Third Floor: The Library

25 4 17
                                    

"Kemaren lo ditembak?"

"Lah mati dong gue."

"Act to be serious, Blue."

Aku menghela napas berat, mereka ga mungkin sewa spy kan? Gila banget ini sih.

"Ya ga lah... bukannya lo sekelas juga sama Jake, Mark?"

"Hubungannya apa?"

"Ga ada sih," ucap ku sedikit linglung, menciptakan tatapan aneh dari dua makhluk di depan.

Lumayan stress untuk mempertimbangkan dan membuat tipe pakaian dalam waktu 2 bulan. Hari ini aku berencana berjalan-jalan untuk mencari inspirasi atau mungkin pergi ke perpustakaan? Bukan ide buruk.

"Kalian tau bakal ada prom night bulan depan?"

Aku sedikit kaget ketika Jay memberitahu rencana tentang prom night. Maksudku, selama ini ia cuek tentang hal seperti itu dan biasanya aku yang susah payah mengajak mereka.

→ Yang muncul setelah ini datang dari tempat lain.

Setup of run 1:
==> flow/design.v (excerpt) <==
module top(
input clk,
input rst,
input  [31:0] b_rdata,
output [31:0] b_wdata,
output [31:0] addr,
output [3:0] we,
output en,
output rstout
    );
wire inst_valid;
wire [63:0] p_rdata;
wire [31:0] p_wdata;
wire done;
assign rstout = ~rst;
processor po(
        .clk(clk),
        .rst(rstout),
        .inst_valid(inst_valid),
        .p_rdata(p_rdata),
        .p_wdata(p_wdata),
        .done(done)
    );
controller co(
        .clk(clk),
        .rst(rstout),
        .done(done),
        .p_wdata(p_wdata),
        .b_rdata(b_rdata),
        .b_wdata(b_wdata),   
        .p_rdata(p_rdata),
        .addr(addr),
        .inst_valid(inst_valid),
        .we(we),
        .en(en)
    );
endmodule
clock: 5.68 ns
lec_check: 0
cap_margin: 20
core_margin: 2
core_utilization: 40
slew_margin: 20
run.sh (not shown) runs the stock make flow with config.mk's settings and CLKGATE_MAP_FILE=.
For run 2, these inputs were changed with respect to run 1:
--- a/flow/config.mk
+++ b/flow/config.mk
@@ -9,3 +9,3 @@
 export CORE_MARGIN = 2
-export CORE_UTILIZATION = 40
+export CORE_UTILIZATION = 49
 export SLEW_MARGIN = 20
Findings:
Cell area | run 2 vs run 1 | run 2 smaller. Compared with run 1, run 2 degrades time the worst path needs with I/O delays and setup. Run 2 | status: complete | timing, DRC, antenna: pass. Between run 1 and run 2, the clock skew is lower for run 2. Against run 1 as the reference, run 2 delivers a higher sum of met2 wire segment lengths after detailed routing. STATUS die area: run 2 wins against run 1. Between run 1 and run 2, the fmax is higher for run 1. [run 2] met3 demand-to-capacity share in global routing rose 0.46 points relative to run 1. NOTE: part of the total power dissipated in combinational logic in run 2 falls short of that of run 1.
Modified inputs, run 3 compared to run 2
--- a/flow/config.mk
+++ b/flow/config.mk
@@ -7,5 +7,8 @@
 export LEC_CHECK = 0
+export ABC_AREA = 1
 export CAP_MARGIN = 20
 export CORE_MARGIN = 2
-export CORE_UTILIZATION = 49
+export CORE_UTILIZATION = 70
+export CTS_CLUSTER_DIAMETER = 63
+export PLACE_DENSITY_LB_ADDON = 0.29
 export SLEW_MARGIN = 20
==> flow/constraint.sdc <==
create_clock -name core_clock -period 3.16 [get_ports {clk}]
set_input_delay 0.6320 -clock core_clock [delete_from_list [all_inputs] [get_ports {clk}]]
set_output_delay 0.6320 -clock core_clock [all_outputs]
set_load 0.01 [all_outputs]
Results
From the logs: run 3 reached the end of the flow and failed the layout checks with negative setup slack. Run 2 → run 3: core outline area went down by 25%, number of antenna violations at the first check in global routing went up by 2. Against run 2, synthesized cell count in run 3 rose by more than a quarter. Post-synthesis instance area: run 3 higher than run 2. Cmp run 3 vs run 2: area added between synthesis and finish higher in run 3. Run 3 — required time of the critical path 2.50 ns lower, run 2 as reference. Taking run 2 as the reference, in run 3 post-detailed-route via-to-cell ratio higher; number of setup buffers added after CTS +25.
==> flow/design.v (excerpt) <==
module system (clk, rst, ROM_IF_Q, ROM_W_Q, RAM_Q, ROM_IF_A, ROM_W_A,
  ROM_IF_OE, ROM_W_OE, RAM_A, RAM_WE, RAM_OE, RAM_D, done);
  input         clk;
  input         rst;
  input  [15:0] ROM_IF_Q, ROM_W_Q;
  input  [15:0] RAM_Q;
  output [19:0] ROM_IF_A, ROM_W_A;
  output		ROM_IF_OE, ROM_W_OE;
  output [19:0] RAM_A;
  output        RAM_WE;
  output        RAM_OE;
  output [15:0] RAM_D;
  output        done;
  wire [2:0]  sel_if, sel_w;
  wire 		  clear;
  wire [33:0]	out0, out1, out2;
  conv conv1 (
  .clk(clk), .rst(rst), .clear(clear), .w_w(sel_w[0]), .w_in(ROM_W_Q), .if_w(sel_if[0]), .if_in(ROM_IF_Q), .out(out0));
  conv conv2 (
  .clk(clk), .rst(rst), .clear(clear), .w_w(sel_w[1]), .w_in(ROM_W_Q), .if_w(sel_if[1]), .if_in(ROM_IF_Q), .out(out1));
  conv conv3 (
  .clk(clk), .rst(rst), .clear(clear), .w_w(sel_w[2]), .w_in(ROM_W_Q), .if_w(sel_if[2]), .if_in(ROM_IF_Q), .out(out2));
  sat_adder a1 (
  .in0(out0), .in1(out1), .in2(out2), .sum(RAM_D));
  ...
Size in the first run: roughly 340 flip-flops, roughly 130 I/O pins, ~120000 sq um of cells after synthesis.
Settings: LEC_CHECK=0, CAP_MARGIN=5, CORE_MARGIN=2, CORE_UTILIZATION=72, CTS_CLUSTER_DIAMETER=58, PLACE_DENSITY=0.37, SETUP_SLACK_MARGIN=2.76, SLEW_MARGIN=20; clock period 15.7 ns.
run.sh (not shown) runs the stock make flow with config.mk's settings and CLKGATE_MAP_FILE=.
The baseline reached the layout checks and failed them: negative setup slack.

Jay memberikan lembaran kertas berisi undangan pesta di malam hari. Ah, kali ini agaknya terdengar private. Perlu berulang kali apa aku perlu ikut atau tidak.

"Ikut?"

Sinting. Ini pesta yang hanya bisa diikuti oleh para pasangan dengan status yang lebih dari teman. Jika aku datang bersama Jay atau Mark, wah... skandal ku akan bertambah banyak.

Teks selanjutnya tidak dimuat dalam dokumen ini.